Finding Dory 

Ellen Degeneres swims into peril in this muddled sequel


2003's Finding Nemo was the first Pixar film to win the Academy Award for Best Animated Feature — an award that didn't exist in 1995 when Toy Story announced the coming of the animation giant. Pixar went on to win eight of the 15 total Animated Feature awards given so far, with Finding Nemo director Andrew Stanton repeating in 2008 with WALL-E, which remains the studio's pinnacle.

Despite a failed push into live-action science fantasy with John Carter, Stanton has remained a stalwart at Pixar, working in some capacity on every picture, even after it was absorbed by Disney and Toy Story director John Lasseter was promoted to head of the studio's animation unit. Pixar is notoriously collaborative, but there's no denying that Stanton is responsible for a big chunk of the Pixar aesthetic. Which is why the lackluster Finding Dory is so disappointing.

click to enlarge Ellen DeGeneres voices Dory, the Pacific regal blue tang in Finding Dory, Pixar’s sequel to 2003’s blockbuster fish film Finding Nemo.
  • Ellen DeGeneres voices Dory, the Pacific regal blue tang in Finding Dory, Pixar’s sequel to 2003’s blockbuster fish film Finding Nemo.

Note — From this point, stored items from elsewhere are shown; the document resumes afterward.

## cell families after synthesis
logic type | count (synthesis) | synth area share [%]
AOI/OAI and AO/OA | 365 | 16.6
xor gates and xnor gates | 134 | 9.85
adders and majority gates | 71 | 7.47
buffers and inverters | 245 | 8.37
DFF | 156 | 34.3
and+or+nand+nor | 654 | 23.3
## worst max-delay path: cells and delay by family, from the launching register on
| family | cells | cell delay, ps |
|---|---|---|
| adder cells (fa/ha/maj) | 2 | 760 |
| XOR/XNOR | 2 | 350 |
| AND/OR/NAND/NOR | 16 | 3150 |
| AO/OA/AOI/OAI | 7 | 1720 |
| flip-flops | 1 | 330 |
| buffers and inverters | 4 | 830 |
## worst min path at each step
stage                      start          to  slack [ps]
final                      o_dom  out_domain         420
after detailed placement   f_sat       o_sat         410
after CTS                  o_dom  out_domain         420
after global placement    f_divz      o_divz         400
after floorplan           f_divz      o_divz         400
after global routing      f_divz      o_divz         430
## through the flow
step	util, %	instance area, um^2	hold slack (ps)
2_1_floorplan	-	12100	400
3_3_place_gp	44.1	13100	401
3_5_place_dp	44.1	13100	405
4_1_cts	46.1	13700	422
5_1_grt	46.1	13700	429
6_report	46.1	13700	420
Context: an optimization exercise on an open-source flow, tuned for small area, a short achievable clock period and few clock cycles per item. The choices shown serve that exercise and are no tape-out recipe.
The RTL was checked by simulation tests, not by an equivalence proof against the original design.

==> design.v <==
module rank_min #(
    parameter NCELL = 32,            
    parameter KW    = 17
) (
    input  wire [NCELL*KW-1:0] key,
    input  wire [NCELL-1:0]    mask,
    output wire                found,
    output wire [KW-1:0]       min_key
);
    wire [KW:0] nd [0:2*NCELL-2];
    genvar i;
    generate
        for (i = 0; i < NCELL; i = i + 1) begin : g_leaf
            assign nd[NCELL-1+i] = {mask[i], key[i*KW +: KW]};
        end
        for (i = 0; i < NCELL-1; i = i + 1) begin : g_node
            wire [KW:0] a = nd[2*i+1];
            wire [KW:0] b = nd[2*i+2];
            assign nd[i] = !a[KW]                 ? b :
                           !b[KW]                 ? a :
                           (a[KW-1:0] < b[KW-1:0]) ? a : b;
        end
    endgenerate
    assign found   = nd[0][KW];
    assign min_key = nd[0][KW-1:0];
endmodule
module rank_popcnt #(
    parameter N = 32,                
    parameter W = 6                  
) (
    input  wire [N-1:0] x,
    output wire [W-1:0] cnt
);
    wire [W-1:0] nd [0:2*N-2];
    genvar i;
    generate
        for (i = 0; i < N; i = i + 1) begin : g_leaf
            assign nd[N-1+i] = {{(W-1){1'b0}}, x[i]};
        end
        for (i = 0; i < N-1; i = i + 1) begin : g_node
            assign nd[i] = nd[2*i+1] + nd[2*i+2];
        end
    endgenerate
    assign cnt = nd[0];
endmodule
module rank_arm #(
    parameter NCELL = 32,            
    parameter VW    = 12             
) (
    input  wire                   clk,
    input  wire                   rst,           
    input  wire                   start,
    output wire                   ready,
    output reg                    done,
    input  wire                   active,        
    input  wire                   fb,            
    input  wire signed [7:0]      n_ins,         
    input  wire                   s_neg,         
    input  wire [NCELL*VW-1:0]    volt,          
    input  wire [NCELL-1:0]       byp,           
    input  wire [NCELL-1:0]       excl,          
    input  wire [VW-1:0]          band,          
    input  wire [6:0]             swap_limit,    
    input  wire [4:0]             dwell,         
    input  wire [7:0]             debt_bound,    
    output wire [2*NCELL-1:0]     pol,           
    output reg  signed [7:0]      level,
    output reg  signed [7:0]      debt,
    output reg  [5:0]             nsw,
    output reg  [4:0]             nswap,
    output reg  [8:0]             discarded,
    output reg                    fault
);
    localparam IW = $clog2(NCELL);
    localparam KW = VW + IW;
    localparam [1:0] S_IDLE = 2'd0,
                     S_PREP = 2'd1,
                     S_SEL  = 2'd2,
                     S_FIN  = 2'd3;
    reg [1:0] state;
    reg [2*NCELL-1:0] pol_r;         
    reg [4*NCELL-1:0] pin_r;         
    reg signed [7:0]  dprev;         
    reg [2*NCELL-1:0] wpol;
    reg [NCELL-1:0]   chg;
    reg signed [7:0]  need;
    reg signed [7:0]  tgt;           
    reg               qn;            
    reg               cs_pos;        
    reg [5:0]         nsw0;          
    reg [8:0]         disc_w;
    reg [4:0]         swaps_w;
    assign ready = (state == S_IDLE);
    assign pol   = pol_r;
    integer ia, ib, ic, id, ie;
    reg [2*NCELL-1:0] p_pol;
    reg [NCELL-1:0]   p_chg;
    reg [NCELL-1:0]   pinned;
    reg [NCELL-1:0]   byp_nz;        
    reg [NCELL-1:0]   avail;         
    reg [NCELL-1:0]   p_pos, p_neg;  
    wire [5:0]        p_nsw0;
    wire [6:0]        nav;
    wire [6:0]        p_npos, p_nneg;
    reg signed [9:0]  raw;
    reg signed [9:0]  lo;
    reg signed [9:0]  p_r;
    reg signed [9:0]  p_disc;
    reg               p_qn;
    reg signed [7:0]  p_level;
    reg signed [7:0]  p_need;
    always @* begin
        for (ia = 0; ia < NCELL; ia = ia + 1) begin
            pinned[ia] = (pin_r[4*ia +: 4] != 4'd0);
            byp_nz[ia] = byp[ia] && pol_r[2*ia];
            avail[ia]  = !byp[ia] && !excl[ia];
            p_pol[2*ia +: 2] = byp[ia] ? 2'b00 : pol_r[2*ia +: 2];
        end
    end
    rank_popcnt #(.N(NCELL), .W(6)) u_cnt_byp (.x(byp_nz), .cnt(p_nsw0));
    rank_popcnt #(.N(NCELL), .W(7)) u_cnt_nav (.x(avail),  .cnt(nav));
    always @* begin
        raw = n_ins + dprev;
        lo  = fb ? -$signed({3'b000, nav}) : 10'sd0;
        if (!active)
            p_r = 10'sd0;
        else if (raw < lo)
            p_r = lo;
        else if (raw > $signed({3'b000, nav}))
            p_r = $signed({3'b000, nav});
        else
            p_r = raw;
        p_disc = active ? ((raw > p_r) ? raw - p_r : p_r - raw) : 10'sd0;
        p_qn   = (p_r < 0);
    end
    reg [2*NCELL-1:0] a_pol;
    always @* begin
        a_pol = p_pol;
        p_chg = {NCELL{1'b0}};
        for (ib = 0; ib < NCELL; ib = ib + 1) begin
            if (!active) begin
                if (p_pol[2*ib]) begin
                    a_pol[2*ib +: 2] = 2'b00;
                    p_chg[ib] = 1'b1;
                end
            end else if (!byp[ib] && !pinned[ib] && p_pol[2*ib]) begin
                if (excl[ib] || (p_pol[2*ib+1] != p_qn)) begin
                    a_pol[2*ib +: 2] = 2'b00;
                    p_chg[ib] = 1'b1;
                end
            end
            p_pos[ib] = a_pol[2*ib] && !a_pol[2*ib+1];
            p_neg[ib] = a_pol[2*ib] &&  a_pol[2*ib+1];
        end
    end
    rank_popcnt #(.N(NCELL), .W(7)) u_cnt_ppos (.x(p_pos), .cnt(p_npos));
    rank_popcnt #(.N(NCELL), .W(7)) u_cnt_pneg (.x(p_neg), .cnt(p_nneg));
    always @* begin
        p_level = $signed({1'b0, p_npos}) - $signed({1'b0, p_nneg});
        p_need  = p_qn ? (p_level - p_r[7:0]) : (p_r[7:0] - p_level);
    end
    wire [NCELL*KW-1:0] ins_key;
    wire [NCELL*KW-1:0] rem_key;
    reg  [NCELL-1:0]    ins_mask;
    reg  [NCELL-1:0]    rem_mask;
    genvar g;
    generate
        for (g = 0; g < NCELL; g = g + 1) begin : g_key
            wire [IW-1:0] idx = g;
            wire [KW-1:0] k   = {volt[g*VW +: VW], idx};
            assign ins_key[g*KW +: KW] = cs_pos ? k : ~k;
            assign rem_key[g*KW +: KW] = cs_pos ? ~k : k;
        end
    endgenerate
    always @* begin
        for (ie = 0; ie < NCELL; ie = ie + 1) begin
            ins_mask[ie] = !pinned[ie] && !excl[ie] && !byp[ie] && !chg[ie] &&
                          (wpol[2*ie +: 2] == 2'b00);
            rem_mask[ie] = !pinned[ie] && !excl[ie] && !byp[ie] && !chg[ie] &&
                          (wpol[2*ie +: 2] == {qn, 1'b1});
        end
    end
    wire          ins_found, rem_found;
    wire [KW-1:0] ins_min, rem_min;
    rank_min #(.NCELL(NCELL), .KW(KW)) u_ins (
        .key(ins_key), .mask(ins_mask), .found(ins_found), .min_key(ins_min));
    rank_min #(.NCELL(NCELL), .KW(KW)) u_rem (
        .key(rem_key), .mask(rem_mask), .found(rem_found), .min_key(rem_min));
    wire [KW-1:0] ins_k = cs_pos ? ins_min : ~ins_min;    
    wire [KW-1:0] rem_k = cs_pos ? ~rem_min : rem_min;
    wire [IW-1:0] ins_c = ins_k[IW-1:0];
    wire [IW-1:0] rem_c = rem_k[IW-1:0];
    wire [VW-1:0] v_in  = ins_k[KW-1:IW];
    wire [VW-1:0] v_out = rem_k[KW-1:IW];
    wire signed [VW+1:0] gap = cs_pos ? $signed({2'b00, v_out}) - $signed({2'b00, v_in})
                                      : $signed({2'b00, v_in})  - $signed({2'b00, v_out});
    wire swap_ok = ins_found && rem_found &&
                   ({2'b00, swaps_w} < swap_limit) &&
                   (gap > $signed({2'b00, band}));
    reg  [NCELL-1:0] f_pos, f_neg;
    wire [6:0]       f_npos, f_nneg;
    wire [5:0]       f_nchg;
    reg signed [7:0] f_level;
    reg signed [7:0] f_debt;
    reg [7:0]        f_absd;
    always @* begin
        for (ic = 0; ic < NCELL; ic = ic + 1) begin
            f_pos[ic] = wpol[2*ic] && !wpol[2*ic+1];
            f_neg[ic] = wpol[2*ic] &&  wpol[2*ic+1];
        end
    end
    rank_popcnt #(.N(NCELL), .W(7)) u_cnt_fpos (.x(f_pos), .cnt(f_npos));
    rank_popcnt #(.N(NCELL), .W(7)) u_cnt_fneg (.x(f_neg), .cnt(f_nneg));
    rank_popcnt #(.N(NCELL), .W(6)) u_cnt_chg  (.x(chg),   .cnt(f_nchg));
    always @* begin
        f_level = $signed({1'b0, f_npos}) - $signed({1'b0, f_nneg});
        f_debt  = tgt - f_level;
        f_absd  = f_debt[7] ? -f_debt : f_debt;
    end
    always @(posedge clk) begin
        if (rst) begin
            state     <= S_IDLE;
            done      <= 1'b0;
            pol_r     <= {2*NCELL{1'b0}};
            pin_r     <= {4*NCELL{1'b0}};
            dprev     <= 8'sd0;
            wpol      <= {2*NCELL{1'b0}};
            chg       <= {NCELL{1'b0}};
            need      <= 8'sd0;
            tgt       <= 8'sd0;
            qn        <= 1'b0;
            cs_pos    <= 1'b1;
            nsw0      <= 6'd0;
            disc_w    <= 9'd0;
            swaps_w   <= 5'd0;
            level     <= 8'sd0;
            debt      <= 8'sd0;
            nsw       <= 6'd0;
            nswap     <= 5'd0;
            discarded <= 9'd0;
            fault     <= 1'b0;
        end else begin
            done <= 1'b0;
            case (state)
                S_IDLE: begin
                    if (start) state <= S_PREP;
                end
                S_PREP: begin
                    wpol    <= a_pol;
                    chg     <= p_chg;
                    need    <= p_need;
                    tgt     <= p_r[7:0];
                    qn      <= p_qn;
                    cs_pos  <= (p_qn == s_neg);
                    nsw0    <= p_nsw0;
                    disc_w  <= p_disc[8:0];
                    swaps_w <= 5'd0;
                    state   <= active ? S_SEL : S_FIN;
                end
                S_SEL: begin
                    if (need > 0) begin
                        if (ins_found) begin
                            wpol[2*ins_c +: 2] <= {qn, 1'b1};
                            chg[ins_c]         <= 1'b1;
                            need               <= need - 8'sd1;
                        end else begin
                            state <= S_FIN;
                        end
                    end else if (need < 0) begin
                        if (rem_found) begin
                            wpol[2*rem_c +: 2] <= 2'b00;
                            chg[rem_c]         <= 1'b1;
                            need               <= need + 8'sd1;
                        end else begin
                            state <= S_FIN;
                        end
                    end else if (swap_ok) begin
                        wpol[2*rem_c +: 2] <= 2'b00;
                        chg[rem_c]         <= 1'b1;
                        wpol[2*ins_c +: 2] <= {qn, 1'b1};
                        chg[ins_c]         <= 1'b1;
                        swaps_w            <= swaps_w + 5'd1;
                    end else begin
                        state <= S_FIN;
                    end
                end
                S_FIN: begin
                    pol_r <= wpol;
                    for (id = 0; id < NCELL; id = id + 1) begin
                        if (byp[id])
                            pin_r[4*id +: 4] <= 4'd0;
                        else if (chg[id])
                            pin_r[4*id +: 4] <= dwell[3:0] - 4'd1;
                        else if (pin_r[4*id +: 4] != 4'd0)
                            pin_r[4*id +: 4] <= pin_r[4*id +: 4] - 4'd1;
                    end
                    fault     <= active && (f_absd > debt_bound);
                    dprev     <= (active && (f_absd > debt_bound)) ? 8'sd0 : f_debt;
                    level     <= f_level;
                    debt      <= f_debt;
                    nsw       <= nsw0 + f_nchg;
                    nswap     <= swaps_w;
                    discarded <= disc_w;
                    done      <= 1'b1;
                    state     <= S_IDLE;
                end
            endcase
        end
    end
endmodule
==> run.sh <==
#!/bin/bash
# synth_recipe.tcl (not shown) runs the flow's synth.tcl, then flattens the netlist and writes it again
# the make line also repeats each setting of config.mk as NAME=value (left out here)
make -C /OpenROAD-flow-scripts/flow DESIGN_CONFIG=/design/flow/config.mk WORK_HOME=/design/flow/orfs CLKGATE_MAP_FILE= SYNTH_SCRIPT=/design/flow/synth_recipe.tcl finish
==> config.mk <==
export PLATFORM = sky130hd
export DESIGN_NAME = rank_arm
export DESIGN_NICKNAME = rank_arm
export VERILOG_FILES = /design/flow/design.v
export SDC_FILE = /design/flow/constraint.sdc
export NUM_CORES = 4
export LEC_CHECK = 0
export CAP_MARGIN = 20
export CORE_MARGIN = 2
export CORE_UTILIZATION = 40
export SLEW_MARGIN = 20
==> constraint.sdc <==
create_clock -name core_clock -period 26.0 [get_ports {clk}]
set_input_delay 5.2000 -clock core_clock [delete_from_list [all_inputs] [get_ports {clk}]]
set_output_delay 5.2000 -clock core_clock [all_outputs]
set_load 0.01 [all_outputs]
==> flow_metrics.py <==
metrics = {
    "timing": {
        "worst_hold_slack_ns": 0.473,
        "fin_worst_skew_ns": 0.0325,
        "period_needed_ns": 24.44,
        "hold_violations": 0,
        "worst_pin_slew_ns": 1.35,
        "tns_ns": 0,
        "worst_slew_margin_rel": 0.0918,
        "slew_violations": 0,
        "period_share": 0.940,
        "rsz0062_at_grt": "no",
        "setup_viol": 0,
        "max_freq_mhz": 40.9,
        "setup_ws_ns": 1.56,
    },
    "worst_setup_path": {
        "arrival_ns": 24.95,
        "end_kind": "flip-flop",
        "crit_slowest_cell": "o21ai_0",
        "cp-start-kind": "primary input",
        "path_max_fanout": 17,
        "path_class": "in -> reg",
        "cp.required_ns": 26.51,
        "slowest_delay_ns": 0.93,
        "crit_top_cell": "ha_1",
    },
    "routing": {
        "wirelength_mm": 319,
        "route.vias.total": 72700,
        "dr_wl_met2_mm": 142,
        "routed.top_layer": "met5",
        "drt-wirelength-per-cell_um": 26.0,
        "drt_iter0_drc": 6789,
        "firstDrtPassIters": 6,
        "ant_nets": 0,
        "drc": 0,
        "met3_length_mm": 25.6,
        "wl_met1_mm": 128,
        "via_per_inst": 5.92,
    },
    "synth": {
        "synth_area_leaders": "ha_1 19%, dfxtp_1 11%, a21oi_1 6.3%",
        "netlist_instances": 9590,
        "synth_common_cells": "1069 x ha_1, 1010 x nor2_1, 957 x inv_1, 869 x a21oi_1, 794 x nand2_1",
        "yosysMostFrequentCell": "ha_1",
        "synth_edf_count": 0,
        "avgSynthCellArea_sq_um": 7.20,
        "synth-seq-cells": 374,
        "synth_top_area_frac": 0.194,
        "synth_async_sr_flop_share": 0,
        "syn-num-nets": 11300,
        "yosys_warnings": 4,
        "yosys.area.top_type": "ha_1",
        "ys_seq_area_frac": 0.108,
        "yosysUniqueCellTypes": 103,
        "netlist_area_sq_um": 69000,
        "synth_flop_cell": "dfxtp_1",
    },
    "min_path": {
        "holdCritPathClass": "reg -> reg",
    },
    "layout": {
        "area_growth_pct": 14.7,
        "instances_no_fill": 12300,
        "finalInstanceArea_sq_um": 79200,
        "fin_nets": 11700,
        "fin_util": 0.461,
        "layout-drive-gt1-share": 0.0436,
    },
    "place": {
        "placed_area_sq_um": 77600,
        "dp.cells": 12200,
        "numPortBuffers": 595,
        "post-place-ws_ns": 1.50,
        "dp_hpwl_mm": 262,
        "gp_congestion": 1.04,
    },
    "clock_tree": {
        "cts.repair.resized": 0,
        "numCtsBuffers": 45,
        "cts.htree.levels": 2,
        "cts.sinks": 374,
        "clk_latency_ns": 0.64,
        "cts_root_buf": "clkbuf_16",
        "cts_hold_buf": 0,
        "cts_tree": "done",
        "cts_setup_buffers": 0,
        "cts.clk_slew.worst_paths_ns": 0.06,
        "cts_buffer_depth": 3,
    },
    "global_routing": {
        "gr-total-overflow": 0,
        "antenna_found_initial": 14,
        "grt_max_degree": 174,
        "grt_usage": 0.349,
        "grt_pass1_wl_mm": 457,
        "grt_pass1_vias": 69800,
    },
    "die": {
        "die_area_sq_um": 176000,
        "rows": 152,
        "die_x_um": 419,
        "ios": 597,
        "die-height_um": 419,
        "start_util": 0.402,
        "core_area_sq_um": 172000,
    },
    "job": {
        "drv_cap": 0,
    },
    "outcome": {
        "status": "no timing/DRC/antenna violations",
    },
}
==> worst paths after layout <==
path	depth (start not counted)	to	startpoint	slack, ns
setup / recovery	78	wpol[39]	volt[19]	1.56
setup reg to reg	78	wpol[39]	cs_pos	4.90
hold reg to reg	2	debt[7]	debt[7]	0.47
hold / removal	2	debt[7]	debt[7]	0.47
==> sequential cells by signal, summed over array words and instances, names as in the netlist <==
name and flops:
wpol 64, nsw 6, dprev 8, nswap 5, done 1, qn 1, nsw0 6, pin_r 128
discarded 9, state 2, pol_r 64, disc_w 9, level 8, cs_pos 1, fault 1, debt 8
chg 32, tgt 8, swaps_w 5, need 8
==> final cells by class <==
class,count,area (sq um)
sequential,374,7490
antenna,6,15.0
multi-input combinational,7768,56300
timing repair buffer,769,7360
fill,17400,92400
clock buffer,63,1310
tap,2310,2890
inverter,958,3600
clock inverter,21,233
==> logic make-up after synthesis <==
logic type / count (synthesis) / synth area share
DFF: 374 / 0.108
and+or+nand+nor: 3022 / 0.208
adders and majority gates: 1250 / 0.246
buffers and inverters: 1448 / 0.0803
AOI/OAI and AO/OA: 2547 / 0.231
muxes: 324 / 0.0473
xor gates and xnor gates: 625 / 0.0794
==> worst max-delay path, delay by kind of cell <==
| family | cells | cell delay (ns) |
|---|---|---|
| buffers and inverters | 5 | 1.23 |
| XOR/XNOR | 3 | 0.83 |
| adder cells (fa/ha/maj) | 7 | 2.06 |
| AND/OR/NAND/NOR | 22 | 5.24 |
| AO/OA/AOI/OAI | 41 | 10.33 |
==> layer usage <==
metal / vias to the layer above / track usage
li1: 34400 / -
met1: 34500 / 0.427
met2: 3045 / 0.566
met3: 774 / 0.0609
met4: 14 / 0.219
met5: - / 0
==> cell usage in the layout, fill, tap and decap left out, types with 44 or more instances in the layout <==
cell and instances:
nand3_1 186, mux2i_1 308, nand2b_1 74, a21o_1 156
ha_1 1065, nand2_1 792, a22oi_1 44, o21a_1 70
o31ai_1 47, clkdlybuf4s50_1 593, a21oi_1 861, or2_2 58
a31oi_1 77, buf_4 166, fa_1 181, a2111oi_0 68
a221oi_1 44, nor2_1 1008, o211ai_1 74, xor2_1 236
xnor2_1 384, and2_1 80, nor2b_1 167, inv_1 955
o21ai_0 608, clkbuf_16 47, a211oi_1 145, nor3b_1 55
dfxtp_1 372, nor3_1 184, nand4_1 152
Testbench counts, summed over its fixed seeds: cycles 20,067, ticks 3,200.

-- afterwards: timing with drivers on the ports --
In the flow no input, the clock included, has a driving cell. The finished layout below was timed again as built, in two steps.
Step 1, drivers: a clkbuf_16 drives clk and a buf_2 each remaining input, both assumed.
Step 2 adds t to the input delays and takes it off the output delays; t is the mean of the earliest and latest rising clock arrival at the registers after step 1. Input paths then give back, and output paths get back, about the clock's delay inside the block.
Three values: no drivers, after step 1, after step 2; two values: the first two.
t (ns): 0.701
setup WS [ns]: 1.564 / 1.595 / 0.894
worst hold slack (ns): 0.473 / 0.473 / 0.473
pins driven straight from the clock port: 1
After both steps this run still meets setup and hold. For this run, drivers alone change the setup slack by +0.031 ns; drivers and shift together by -0.670 ns.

Let me stipulate here that Finding Dory is not a bad movie. Much thought has gone into this film. The little Pacific regal blue tang (fish fans are sticklers for specifics), voiced by Ellen DeGeneres, stole the show in Finding Nemo, so the choice to put her at the center of the sequel was obvious. Stanton opens in flashback, when Dory is but a mere blue pip with two giant eyes. Dory's dad, Charlie (Eugene Levy), and mom, Jenny (Diane Keaton), are trying to help their little girl learn the skills to deal with her lack of short-term memory. Then we flash forward to the present, where a grown-up Dory is hanging out on the Great Barrier Reef with her clownfish buddies Marlin (Albert Brooks) and Nemo (Hayden Rolence, replacing the original Nemo, the now-grown-up Alexander Gould) when she begins to have visions about her parents. Dory, feeling deprived of even a memory of her family, decides to try to find them. But it's a tall order, since she has only the scant bits of information she can dredge out of her easily distracted head. So she persuades Nemo and Marlin to accompany her and keep her focused on her quest. They hitch a ride with some surfer turtles on the California current and head to the Jewel of Morro Bay, which turns out to be a marine biology institute devoted to rehabbing injured wildlife and releasing them back into the sea. The three fish put their scant brain power together to figure out that Dory's parents are probably in a tank somewhere in the huge aquarium compound, and, with the help of a couple of cockney-accented sea lions (Idris Elba and Dominic West), they plot an aquatic break-in.

Dory as amnesiac protagonist suggests some intriguing possibilities, something like Christopher Nolan's Memento under the sea. The first two acts of Finding Dory provide some impressive individual set pieces, such as a stingray migration that echoes a classic Disney animation moment, a spectacular chase scene with a bioluminescent squid, and a cameo by Sigourney Weaver playing herself. But where the usual Pixar model is tight and economical, Stanton's narrative meanders clumsily until the third act kicks in. When Dory hits the "Descent Into the Underworld" part of her Hero's Journey, the film suddenly clicks into focus. Stanton and his animators pull back to reveal Dory as a tiny blue dot in a vast dark ocean, and, combined with the greatest voice performance of DeGeneres' career, they show the old Pixar tearjerker machine is still as potent as ever.

The burst of energy is short-lived, however, and even an homage to the wrong-way car chase from To Live and Die in L.A., recreated with a surly octopus (Ed O'Neill, in a terrific vocal performance) behind the wheel, can't pull Dory out of the ditch.

But then, what do I know? This $200 million lollipop almost paid for its production in three days of release, with the biggest animated movie opening of all time. The kids in the audience I saw it with were quiet and attentive, and they all seemed to really enjoy themselves—although I remember the response to last year's Inside Out being much more enthusiastic. The Pixar animation masters have created another visual feast, with images and effects not even contemplated in 2003. Had Finding Dory come from any other group of artists, perhaps I would have judged it a success. But Pixar I hold to a higher standard.